[[ Material supplied open ]]
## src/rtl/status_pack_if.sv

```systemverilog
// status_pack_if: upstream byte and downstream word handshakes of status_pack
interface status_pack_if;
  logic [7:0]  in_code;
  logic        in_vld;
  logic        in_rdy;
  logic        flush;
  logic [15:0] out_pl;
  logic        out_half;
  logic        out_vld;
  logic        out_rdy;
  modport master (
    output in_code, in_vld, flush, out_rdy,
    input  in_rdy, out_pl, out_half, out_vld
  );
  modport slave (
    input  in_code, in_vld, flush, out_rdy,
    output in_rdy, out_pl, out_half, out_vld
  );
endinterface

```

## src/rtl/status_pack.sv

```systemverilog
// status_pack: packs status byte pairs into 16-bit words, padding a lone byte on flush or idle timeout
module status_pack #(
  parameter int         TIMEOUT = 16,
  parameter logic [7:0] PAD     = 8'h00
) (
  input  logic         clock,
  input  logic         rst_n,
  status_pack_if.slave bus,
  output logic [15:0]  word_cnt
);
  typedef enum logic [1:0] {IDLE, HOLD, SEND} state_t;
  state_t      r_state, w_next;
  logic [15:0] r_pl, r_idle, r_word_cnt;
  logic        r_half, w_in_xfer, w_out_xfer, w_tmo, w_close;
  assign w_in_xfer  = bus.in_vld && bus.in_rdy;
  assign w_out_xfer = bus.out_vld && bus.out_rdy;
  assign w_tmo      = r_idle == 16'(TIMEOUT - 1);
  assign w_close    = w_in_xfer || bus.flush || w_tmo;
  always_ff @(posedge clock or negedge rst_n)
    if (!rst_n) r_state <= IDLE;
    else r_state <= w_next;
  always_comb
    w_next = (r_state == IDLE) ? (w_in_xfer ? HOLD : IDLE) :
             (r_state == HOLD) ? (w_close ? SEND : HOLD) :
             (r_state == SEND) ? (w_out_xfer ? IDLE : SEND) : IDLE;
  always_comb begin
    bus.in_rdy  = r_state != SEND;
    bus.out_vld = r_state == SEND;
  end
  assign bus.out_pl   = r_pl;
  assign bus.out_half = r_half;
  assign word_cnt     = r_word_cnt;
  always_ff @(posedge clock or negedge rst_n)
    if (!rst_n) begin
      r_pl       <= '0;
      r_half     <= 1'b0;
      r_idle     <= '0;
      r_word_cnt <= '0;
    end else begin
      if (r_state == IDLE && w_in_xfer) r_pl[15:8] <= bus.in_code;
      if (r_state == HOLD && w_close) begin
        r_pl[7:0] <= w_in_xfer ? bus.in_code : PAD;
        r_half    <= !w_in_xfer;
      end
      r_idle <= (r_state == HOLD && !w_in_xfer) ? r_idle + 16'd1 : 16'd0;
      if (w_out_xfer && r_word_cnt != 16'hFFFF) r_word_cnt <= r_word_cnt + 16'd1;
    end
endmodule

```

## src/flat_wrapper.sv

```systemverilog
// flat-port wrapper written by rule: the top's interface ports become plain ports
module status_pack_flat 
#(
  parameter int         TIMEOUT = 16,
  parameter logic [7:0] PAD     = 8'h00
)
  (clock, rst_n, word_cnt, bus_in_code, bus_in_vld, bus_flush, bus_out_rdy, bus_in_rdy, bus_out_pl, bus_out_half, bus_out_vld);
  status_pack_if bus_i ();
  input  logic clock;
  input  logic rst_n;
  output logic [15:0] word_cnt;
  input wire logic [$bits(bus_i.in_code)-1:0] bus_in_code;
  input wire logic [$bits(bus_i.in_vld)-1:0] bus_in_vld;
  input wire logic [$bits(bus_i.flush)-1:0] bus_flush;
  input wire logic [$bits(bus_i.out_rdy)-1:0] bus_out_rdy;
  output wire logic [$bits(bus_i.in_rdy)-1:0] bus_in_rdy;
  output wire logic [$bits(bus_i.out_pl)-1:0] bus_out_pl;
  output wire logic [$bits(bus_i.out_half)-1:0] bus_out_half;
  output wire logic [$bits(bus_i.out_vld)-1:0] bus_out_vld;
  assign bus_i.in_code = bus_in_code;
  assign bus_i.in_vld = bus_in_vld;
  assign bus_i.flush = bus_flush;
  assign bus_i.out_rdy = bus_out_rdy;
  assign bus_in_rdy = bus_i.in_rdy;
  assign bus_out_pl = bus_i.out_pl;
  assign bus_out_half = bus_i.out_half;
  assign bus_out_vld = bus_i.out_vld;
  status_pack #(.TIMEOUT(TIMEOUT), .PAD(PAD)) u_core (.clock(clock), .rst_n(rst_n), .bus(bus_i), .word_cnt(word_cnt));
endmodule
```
[[ Material supplied closed ]]
» Problem to work on
Check each line in the records above for the word "SEND". Return those that have it.

» Written answer
  typedef enum logic [1:0] {IDLE, HOLD, SEND} state_t;
             (r_state == HOLD) ? (w_close ? SEND : HOLD) :
             (r_state == SEND) ? (w_out_xfer ? IDLE : SEND) : IDLE;
    bus.in_rdy  = r_state != SEND;
    bus.out_vld = r_state == SEND;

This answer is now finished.